Brief
Repeat exactly the lines below that lie between the line with "export CAP_MARGIN = 15" and the line with "localparam int H", counting both of those lines as part of the answer.

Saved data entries
----

### config.mk
export PLATFORM = sky130hd
export DESIGN_NAME = onehot_pulse_decoder
export DESIGN_NICKNAME = d
export VERILOG_FILES = /design/src/rtl/onehot_pulse_decoder.sv
export SDC_FILE = /design/constraint.sdc
export NUM_CORES = 1
export LEC_CHECK = 0
export BUFFER_PORTS_ARGS = -buffer_cell sky130_fd_sc_hd__buf_4
export CAP_MARGIN = 15
export CORE_UTILIZATION = 30
export DETAILED_ROUTE_END_ITERATION = 7
export SETUP_SLACK_MARGIN = 0.5
export SLEW_MARGIN = 40
export SYNTH_ARGS = -nofsm -noshare
export SYNTH_HDL_FRONTEND = slang
export SYNTH_SLANG_ARGS = --single-unit
### constraint.sdc
create_clock -name clk -period 3.14 [get_ports clk]
set_input_delay 0.471 -clock clk [delete_from_list [all_inputs] [get_ports clk]]
set_output_delay 0.471 -clock clk [all_outputs]
set_load 0.05 [all_outputs]
### src/rtl/onehot_pulse_decoder.sv
// onehot_pulse_decoder: decodes an accepted 2-bit index into a one-hot output held for HOLD enabled cycles
module onehot_pulse_decoder #(
    parameter int HOLD = 3
) (
    input  logic       clk,
    input  logic       rst_n,
    input  logic       in_valid,
    input  logic [1:0] in_sel,
    output logic       in_ready,
    input  logic       en,
    output logic [3:0] y,
    output logic       y_valid,
    output logic       done
);
    localparam int H = HOLD < 1 ? 1 : (HOLD > 15 ? 15 : HOLD);
    localparam logic [3:0] LOAD = 4'(H - 1);
    typedef enum logic [1:0] {IDLE, ACTIVE, GAP} state_t;
    state_t     state;
    logic [3:0] cnt;
    logic [1:0] sel;
    // a new request can only be taken while idle
    always_comb in_ready = state == IDLE;
    // accept, hold the one-hot pattern for H enabled cycles, pulse done, then one gap cycle
    always_ff @(posedge clk or negedge rst_n) begin
        if (!rst_n) begin
            state   <= IDLE;
            cnt     <= 4'd0;
            sel     <= 2'd0;
            y       <= 4'b0000;
            y_valid <= 1'b0;
            done    <= 1'b0;
        end else begin
            done <= 1'b0;
            case (state)
                IDLE: if (in_valid) begin
                    sel     <= in_sel;
                    cnt     <= LOAD;
                    y       <= 4'b0001 << in_sel;
                    y_valid <= 1'b1;
                    state   <= ACTIVE;
                end
                ACTIVE: if (en) begin
                    if (cnt == 4'd0) begin
                        y       <= 4'b0000;
                        y_valid <= 1'b0;
                        done    <= 1'b1;
                        state   <= GAP;
                    end else begin
                        cnt <= cnt - 4'd1;
                        y   <= 4'b0001 << sel;
                    end
                end
                default: state <= IDLE;
            endcase
        end
    end
endmodule
== Yosys cells after proc, flatten, opt, wreduce, memory -nomap -nowiden ==
Index checks and enable logic that the tools add are counted.

* Bits in registers: 14
* Input port bits: 6
* Output and inout port bits: 7
* Word-level logic and storage cells: 41

* Add/subtract/negate cells: 1
* Equality and inequality tests: 5
* Shift operators: 2
* Muxes and demuxes: 19
* Reduce and logical (&&, ||, !) cells: 8

{| class="wikitable"
|+ Operators by type and width
! operator !! count
|-
| $mux W4 || 6
|-
| $pmux W4 S2 || 2
|-
| $ne A2 B2 Y1 const B || 4
|-
| $reduce_and A4 Y1 || 2
|-
| $shl A1 B2 Y4 const A || 2
|-
| $mux W1 || 6
|-
| $mux W2 || 3
|-
| $reduce_and A3 Y1 || 2
|-
| $logic_not A4 Y1 || 1
|-
| $pmux W2 S2 || 1
|-
| $sub A4 B1 Y4 const B || 1
|-
| $eq A2 B1 Y1 const B || 1
|-
| $logic_not A2 Y1 || 1
|-
| $pmux W1 S2 || 1
|-
| $reduce_and A2 Y1 || 1
|-
| $reduce_bool A2 Y1 || 1
|}

== Depth between registers and ports, before layout ==
* Word-level depth: 4
* Mapped depth: 6
* Depth with buffers taken out: 5

== Least setup slack after synthesis ==
OpenSTA, ideal clock, no wires.

* Path type: flip-flop to output port
* From: register state[0]
* To: output port in_ready
* Arrival: 1144 ps
* Required time: 2669 ps
* Slack: 1525 ps
* Stages on the path, launching flop included: 3
* Buffers on the path: 1
* Path through: dfrtp_1 buf_2 nor2_1

* Longest elaborated chain between the ends: 1

{| class="wikitable"
|+ RTL lines
! item !! line !! RTL
|-
| from (decl) || 18 || <nowiki>state_t state;</nowiki>
|-
| from (signal assigned) || 26 || <nowiki>state <= IDLE;</nowiki>
|-
| from (signal assigned) || 40 || <nowiki>state <= ACTIVE;</nowiki>
|-
| from (signal assigned) || 47 || <nowiki>state <= GAP;</nowiki>
|-
| $logic_not A2 Y1 || 22 || <nowiki>always_comb in_ready = state == IDLE;</nowiki>
|-
| to (decl) || 9 || <nowiki>output logic in_ready,</nowiki>
|}

No other way between the ends.

== Worst setup path in the final report ==
* From: register cnt[0]
* To: register cnt[2]

* Longest elaborated chain between the ends: 4
* Elaborated cells between the ends (all ways): 7
* Classes of those cells: 1 x add/sub; 1 x eq/ne; 3 x mux; 2 x reduce/logical

{| class="wikitable"
|+ RTL lines
! item !! line !! RTL
|-
| from (decl) || 19 || <nowiki>logic [3:0] cnt;</nowiki>
|-
| from (signal assigned) || 49 || <nowiki>cnt <= cnt - 4'd1;</nowiki>
|-
| $sub A4 B1 Y4 || 49 ||
|-
| $mux W4 || 43 || <nowiki>if (cnt == 4'd0) begin</nowiki>
|-
| $mux W4 || 42 || <nowiki>ACTIVE: if (en) begin</nowiki>
|-
| $pmux W4 S2 || 34 || <nowiki>case (state)</nowiki>
|}

Parallel ways exist; a longest one is shown, timed or not. The select of a mux whose other input is x is not followed.
A chain may end at the register's enable or synchronous reset.

==> results.cfg <==
[global_routing]
grt_pass1_vias = 492
overflow = 0
grt_pass1_wl_mm = 2.325
grt.total_usage_pct = 12.15
antenna_found_initial = 0
grt_max_degree = 15

[sta]
fin_crit_ps = 1692
setup_violations = 0
rsz0062_at_grt = false
slew_violations = 0
fin_setup_tns_ps = 0
tightest_slew_ps = 472.6
hold_ws_ps = 23.44
clock.fmax_ghz = 0.5912
post-route-period-util_pct = 53.87
maxSlewHeadroom_pct = 68.35
finalHoldViolCount = 0
finalClockSkew_ps = 3.501

[synth]
ys_seq_elements = 14
syn_nets = 75
ys_types = 31
yosysWarningCount = 0
synth_top_area_share_pct = 48.03
syn_area_per_cell_sq_um = 10.89
yosysTopAreaCell = dfrtp_1
synth_area_leaders = dfrtp_1, mux2_2, ha_1
syn_area_sq_um = 729.5
synthCells = 67
ys_seq_area_share_pct = 48.03

[layout]
area_delta_synth_final_pct = 19.90
diodes = 0
nets = 90
drive_gt1_share_pct = 25.93
fin_cells = 109
final_util_pct = 38.79
fillers = 242

[job]
cap_violations = 0

[critical_path]
cp_max_fo = 7
path_cells = inv_1 -> ha_1 -> nor3b_2 -> nor4b_1 -> or3_1
cp.required_ps = 3310
crit_family = simple AND/OR/NAND/NOR gates
path_class = flop to flop
crit_path_end_kind = flop
critPathLaunchType = flop
cpPeakStageDelay_ps = 420
crit_slowest_cell = nor3b_2
worstPathArrival_ps = 1860
crit_buf_inv = 1

[min_path]
hold_path_class = input pin to asynchronous set/reset pin

[power]
switching_share_pct = 46.79
p_sw_mw = 0.4596
clockPowerShare_pct = 13.4
p_total_mw = 0.9823
ir_drop_mv = 0.4741
p_seq_share_pct = 34.5
powerDensity_nw_per_um2 = 1123
power.leakage_nw = 0.3714
internal_power_mw = 0.5227
p_comb_share_pct = 52.0

[detailed_routing]
dr.pass1.iters = 4
drcViolationCount = 0
antenna_left = 0
vias = 567
wire_per_inst_microns = 13.44
drt_iter0_markers = 11
avgViaCountPerCell = 5.202
wl_mm = 1.465

[clocking]
cts_hold_buf = 0
cts_tree = yes
path_clk_slew_ps = 90
clk_latency_ps = 280
post_cts_resized = 0
clock-sinks = 14
cts_setup_buffers = 0
htree_levels = 1
cts-buffers-inserted = 3
clockRootBuffer = clkbuf_4
clockBufferDepth = 2

[die]
ios = 13
dieHeight_microns = 51.31
core_sq_um = 2255
initial_core_util_pct = 32.35
std_cell_rows = 17
die_w_microns = 51.31
die_area_sq_um = 2633

[placed_design]
gp_congestion = 0.7527
dp_hpwl_mm = 1.045
port_buffers = 12
place_inst = 105

[outcome]
status = completed
## layer usage
| metal | global-route usage (%) | vias to the layer above | wire, microns |
|---|---|---|---|
| li1 | - | 289 | - |
| met1 | 18.58 | 266 | 811 |
| met2 | 15.79 | 10 | 603 |
| met3 | 1.786 | 2 | 34 |
| met4 | 6.757 | 0 | 16 |
| met5 | 0 | - | 0 |
## sequential cells by signal (all words and copies together), names as in the netlist
signal	cells
state	2
y	4
sel	2
done	1
cnt	4
y_valid	1
## layout make-up
type | instances | area (sq um) | area share (%)
Multi-Input combinational cell | 46 | 344.1 | 39.34
Tap cell | 28 | 35.03 | 4.006
Sequential cell | 14 | 350.3 | 40.06
Inverter | 5 | 18.77 | 2.146
Clock buffer | 4 | 36.28 | 4.149
Timing Repair Buffer | 12 | 90.09 | 10.30
## cell usage after synthesis (all sizes together)
cell,count
a211o,1
a21oi,3
a311o,1
a311oi,2
a31oi,3
and2,1
buf,2
dfrtp,14
ha,2
inv,5
mux2,3
nand2b,2
nand3,1
nand3b,3
nand4,1
nand4b,2
nor2,4
nor2b,1
nor3,1
nor3b,2
nor4,1
nor4b,1
o21ai,2
o22a,1
o22ai,1
o311ai,1
o31ai,3
or3,1
or3b,1
or4,1
## per-stage QoR
stage	worst slack, ps	area [sq um]
detailed placement	1483	838.3
global placement	1517	838.3
floorplan	1525	729.5
finish	1448	874.6
global route	1371	874.6
CTS	1466	874.6
## final timing paths
check | startpoint | endpoint | slack (ps) | depth (start not counted)
max | cnt[0]$_DFFE_PN0P_ | cnt[2]$_DFFE_PN0P_ | 1450 | 5
min | rst_n | done$_DFF_PN0_ | 20 | 1
max reg2reg | cnt[0]$_DFFE_PN0P_ | cnt[2]$_DFFE_PN0P_ | 1450 | 5
min reg2reg | cnt[0]$_DFFE_PN0P_ | cnt[0]$_DFFE_PN0P_ | 520 | 1
max in group asynchronous | rst_n | y[1]$_DFFE_PN0P_ | 2950 | 1
min in group clk | en | state[0]$_DFFE_PN0P_ | 420 | 2
## placed cells by master, fill, tap and decap left out, types with 3 or more instances in the layout
cell       n
a21oi_1    3
buf_4     12
a31oi_1    3
nor2_1     4
clkbuf_4   3
mux2_2     3
dfrtp_1   14
nand3b_1   3
o31ai_1    3
inv_1      5
## power groups by stage
stage                     clock [mW]  combinational [mW]  sequential (mW)
after floorplan                    0               0.282            0.446
after global placement             0               0.509            0.338
after detailed placement           0               0.512            0.341
after CTS                      0.140               0.513            0.339
after global routing           0.144               0.560            0.351
final                          0.132               0.511            0.339
## cell families (layout without fill, tap and decap cells)
kind of cell	count (synthesis)	in the layout	share of synthesized area (%)
and+or+nand+nor	23	23	21.78
adders and majority gates	2	2	3.430
AOI/OAI and AO/OA	18	18	17.33
DFF	14	14	48.03
muxes	3	3	4.631
buffers and inverters	7	21	4.802
(Power assumes the default switching activity.)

----

Answer space
export CAP_MARGIN = 15
export CORE_UTILIZATION = 30
export DETAILED_ROUTE_END_ITERATION = 7
export SETUP_SLACK_MARGIN = 0.5
export SLEW_MARGIN = 40
export SYNTH_ARGS = -nofsm -noshare
export SYNTH_HDL_FRONTEND = slang
export SYNTH_SLANG_ARGS = --single-unit
### constraint.sdc
create_clock -name clk -period 3.14 [get_ports clk]
set_input_delay 0.471 -clock clk [delete_from_list [all_inputs] [get_ports clk]]
set_output_delay 0.471 -clock clk [all_outputs]
set_load 0.05 [all_outputs]
### src/rtl/onehot_pulse_decoder.sv
// onehot_pulse_decoder: decodes an accepted 2-bit index into a one-hot output held for HOLD enabled cycles
module onehot_pulse_decoder #(
    parameter int HOLD = 3
) (
    input  logic       clk,
    input  logic       rst_n,
    input  logic       in_valid,
    input  logic [1:0] in_sel,
    output logic       in_ready,
    input  logic       en,
    output logic [3:0] y,
    output logic       y_valid,
    output logic       done
);
    localparam int H = HOLD < 1 ? 1 : (HOLD > 15 ? 15 : HOLD);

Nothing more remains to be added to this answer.